<<<<

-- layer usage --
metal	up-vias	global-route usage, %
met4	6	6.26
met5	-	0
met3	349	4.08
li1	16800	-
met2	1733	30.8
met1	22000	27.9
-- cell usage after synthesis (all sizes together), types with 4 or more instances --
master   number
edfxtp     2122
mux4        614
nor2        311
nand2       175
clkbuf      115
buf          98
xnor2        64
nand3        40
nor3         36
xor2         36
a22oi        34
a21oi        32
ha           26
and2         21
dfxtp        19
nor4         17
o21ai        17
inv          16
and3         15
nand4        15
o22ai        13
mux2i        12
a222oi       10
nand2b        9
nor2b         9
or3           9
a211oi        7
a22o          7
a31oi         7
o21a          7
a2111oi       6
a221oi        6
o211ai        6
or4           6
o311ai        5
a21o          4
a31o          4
This is an optimization exercise on Yosys and OpenROAD, whose aim is small area, a short achievable clock period and few clock cycles per item, not a production implementation.
Function was checked by simulation only, so behaviour that the tests miss may differ from the original.

## north
Design tone_biquad, start of the top module:
module tone_biquad (
    input  wire         clk,
    input  wire         rst,
    input  wire         cmd_valid,
    output wire         cmd_ready,
    input  wire [1:0]   cmd_op,
    input  wire [159:0] cmd_data,
    output wire         y_valid,
    input  wire         y_ready,
    output wire [31:0]  y
);
    localparam [31:0] C_03 = 32'h3E99_999A;
    function [23:0] pfx_add24;
        input [23:0] x, y;
        input        cin;
        reg   [23:0] g, p, g0, p0;
        integer l, i, j;
        begin
            g0 = x & y; p0 = x ^ y;
            g = g0; p = p0;
            g[0] = g0[0] | (p0[0] & cin);
            for (l = 0; l < 5; l = l + 1)
                for (i = 0; i < 24; i = i + 1)
                    if ((i >> l) & 1) begin
                        j = ((i >> l) << l) - 1;
                        g[i] = g[i] | (p[i] & g[j]);
                        p[i] = p[i] & p[j];
                    end
            pfx_add24 = p0 ^ {g[22:0], cin};
        end
    endfunction
    function [31:0] scl;
        input [31:0] v;
        input        k2;                
        reg   [7:0]  e;
        reg   [23:0] m, f1, f2;
        begin
            e  = v[30:23];
            m  = {|e, v[22:0]};
            f1 = pfx_add24({1'b0, m[23:1]}, 24'd0, m[0] & m[1]);
            f2 = pfx_add24({2'b00, m[23:2]}, 24'd0, m[1] & (m[0] | m[2]));
            if (&e)
  ...
Size: roughly 730 flip-flops, ~200 I/O pins.
export LEC_CHECK = 0
export ABC_AREA = 1
export CAP_MARGIN = 10
export CORE_MARGIN = 2
export CORE_UTILIZATION = 40
export PLACE_DENSITY = 0.7
export SLEW_MARGIN = 10
create_clock -name core_clock -period 17.5 [get_ports {clk}]
standard.sh (not shown) runs the stock make flow with config.mk's settings and CLKGATE_MAP_FILE= SYNTH_SCRIPT=/design/flow/synth_recipe.tcl, a recipe that flattens the netlist after the stock synthesis.
==> flow/flow/run.sh <==
#!/bin/bash
# Standard layout, with timing repair aiming at 11 ns of setup slack
# (a shorter achieved period) instead of 0. Constraints are unchanged.
set -euo pipefail
export SETUP_SLACK_MARGIN=11
bash standard.sh > standard.log 2>&1
north ran to completion and came out clean on the timing, DRC and antenna checks.
Testbench counts of north, summed over its fixed seeds: cycles 14,544, items 2,048.
This is an optimization exercise on Yosys and OpenROAD, whose aim is small area, a short achievable clock period and few clock cycles per item, not a production implementation. Function was not checked in any run shown here: the RTL went through the layout flow alone.

## flow/design.v (module list and top-level ports; edited modules follow where they fit)
// module scope_index_unit: 1232 lines
module scope_index_unit (
    input  wire        clk,
    input  wire        rst,           
    input  wire        start,
    input  wire [2:0]  cfg_scope,
    input  wire [11:0] cfg_width_m1,  
    input  wire        s_valid,
    output wire        s_ready,
    input  wire [31:0] s_data,        
    output reg         m_valid,
    input  wire        m_ready,
    output reg  [2:0]  m_mask,        
    output reg  [21:0] m_addr0,
    output reg  [21:0] m_addr1,
    output reg  [21:0] m_addr2
);
  // ...
==> flow/run.sh <==
#!/bin/bash
# synth_recipe.tcl (not shown) runs the flow's synth.tcl, then flattens the netlist and writes it again
# the make line also repeats each setting of config.mk as NAME=value (left out here)
make -C /OpenROAD-flow-scripts/flow DESIGN_CONFIG=/design/flow/config.mk WORK_HOME=/design/flow/orfs CLKGATE_MAP_FILE= SYNTH_SCRIPT=/design/flow/synth_recipe.tcl finish
==> flow/config.mk <==
export PLATFORM = sky130hd
export DESIGN_NAME = scope_index_unit
export DESIGN_NICKNAME = scope_index_unit
export VERILOG_FILES = /design/flow/design.v
export SDC_FILE = /design/flow/constraint.sdc
export NUM_CORES = 4
export LEC_CHECK = 0
export ABC_CLOCK_PERIOD_IN_PS = 5000
export CAP_MARGIN = 20
export CORE_MARGIN = 2
export CORE_UTILIZATION = 40
export SLEW_MARGIN = 20
==> flow/constraint.sdc <==
create_clock -name core_clock -period 28.0 [get_ports {clk}]
set_input_delay 5.6000 -clock core_clock [delete_from_list [all_inputs] [get_ports {clk}]]
set_output_delay 5.6000 -clock core_clock [all_outputs]
set_load 0.01 [all_outputs]
==> reports/results.ini, run 1 <==
[worst_setup_path]
crit_buf_inv = 7
r2r_slack_ps = 16730
crit_top_cell = inv_1
crit_type = register to register
max_stage_delay_ps = 820
worst_r2r_path_depth = 43

[synthesis]
syn_nets = 3683
ys_seq_area_share_pct = 15.4
synth_top_family_by_area = adder cells
synth_common_cells = inv_1, fa_1, nand2_1
syn_area_per_cell_um2 = 9.21
syn-cell-area_um2 = 27000

[final_layout]
seq-cell-share_pct = 13.9
bufAreaShareNonClock_pct = 4.93
post-route-util_pct = 44.6
layout.cells.non_filler = 3896

[hold_path]
hp-class = register to register
whs_path_depth = 2

[route]
met3_length_mm = 4.65

[place]
gp_congestion = 0.921
dp.cells = 3863

[clock_network]
clk_path_buf_depth = 2
clkLatencyLatePin_ps = 480
htreeDepth = 4
post_cts.repair.setup_buffers = 0

[floorplanning]
fp.dieH_um = 264
tap_cells = 873
die-area_um2 = 69500

[outcome]
status = no timing/DRC/antenna violations

[timing]
relSlewSlack_pct = 22.3
Background: an optimization exercise with open tools, aiming at small area. Do not read the settings as production practice. RTL that was checked went through simulation tests only; none was proved equivalent to the original. No activity file was given, so power comes from the tool's default toggle rates.

## build 4
==> flow/design.v (excerpt) <==
module zacwire_rx (
    input  wire        clk,
    input  wire        rst,
    input  wire [1:0]  cfg_profile,    
    input  wire [15:0] cfg_rate,       
    input  wire        ev_valid,
    input  wire [32:0] ev_word,
    input  wire        cmd_valid,
    input  wire [66:0] cmd_word,
    output wire        cmd_ready,
    output reg         rsp_valid,
    output wire [34:0] rsp_word
);
For scale: ~1800 cells after synthesis, about 260 flip-flops, roughly 160 I/O pins, ~17000 sq um of cells after synthesis.
export LEC_CHECK = 0
export CAP_MARGIN = 20
export CORE_MARGIN = 2
export CORE_UTILIZATION = 60
export PLACE_DENSITY = 0.75
export SLEW_MARGIN = 20
export BUFFER_PORTS_ARGS = -buffer_cell sky130_fd_sc_hd__buf_1
export CTS_ARGS = -sink_clustering_enable -repair_clock_nets -dont_use_dummy_load -buf_list sky130_fd_sc_hd__clkbuf_8 -sink_clustering_size 16 -sink_clustering_max_diameter 50
create_clock -name core_clock -period 20.0 [get_ports {clk}]
standard.sh (not shown) runs the stock make flow with config.mk's settings and CLKGATE_MAP_FILE= SYNTH_SCRIPT=/design/flow/synth_recipe.tcl, a recipe that flattens the netlist after the stock synthesis.
==> flow/flow/run.sh <==
#!/bin/bash
# Standard ORFS layout (the standard.sh, standard synthesis unchanged), with
# the port buffers made of the smallest buffer cell and a clock tree of
# smaller buffers without dummy loads.
set -euo pipefail
echo 'export BUFFER_PORTS_ARGS = -buffer_cell sky130_fd_sc_hd__buf_1' >> config.mk
echo 'export CTS_ARGS = -sink_clustering_enable -repair_clock_nets -dont_use_dummy_load -buf_list sky130_fd_sc_hd__clkbuf_8 -sink_clustering_size 16 -sink_clustering_max_diameter 50' >> config.mk
bash standard.sh finish > standard_flow.log 2>&1
Build 4 closes out successfully: all stages finished, all timing, DRC and antenna checks passed.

>>>>

What is being asked:
Going back over the entries above, copy word for word every line from the one that has "fp.dieH_um = 264" on through the one that has "create_clock -name core_clock -period 20.0".

Answer space:
fp.dieH_um = 264
tap_cells = 873
die-area_um2 = 69500

[outcome]
status = no timing/DRC/antenna violations

[timing]
relSlewSlack_pct = 22.3
Background: an optimization exercise with open tools, aiming at small area. Do not read the settings as production practice. RTL that was checked went through simulation tests only; none was proved equivalent to the original. No activity file was given, so power comes from the tool's default toggle rates.

## build 4
==> flow/design.v (excerpt) <==
module zacwire_rx (
    input  wire        clk,
    input  wire        rst,
    input  wire [1:0]  cfg_profile,    
    input  wire [15:0] cfg_rate,       
    input  wire        ev_valid,
    input  wire [32:0] ev_word,
    input  wire        cmd_valid,
    input  wire [66:0] cmd_word,
    output wire        cmd_ready,
    output reg         rsp_valid,
    output wire [34:0] rsp_word
);
For scale: ~1800 cells after synthesis, about 260 flip-flops, roughly 160 I/O pins, ~17000 sq um of cells after synthesis.
export LEC_CHECK = 0
export CAP_MARGIN = 20
export CORE_MARGIN = 2
export CORE_UTILIZATION = 60
export PLACE_DENSITY = 0.75
export SLEW_MARGIN = 20
export BUFFER_PORTS_ARGS = -buffer_cell sky130_fd_sc_hd__buf_1
export CTS_ARGS = -sink_clustering_enable -repair_clock_nets -dont_use_dummy_load -buf_list sky130_fd_sc_hd__clkbuf_8 -sink_clustering_size 16 -sink_clustering_max_diameter 50
create_clock -name core_clock -period 20.0 [get_ports {clk}]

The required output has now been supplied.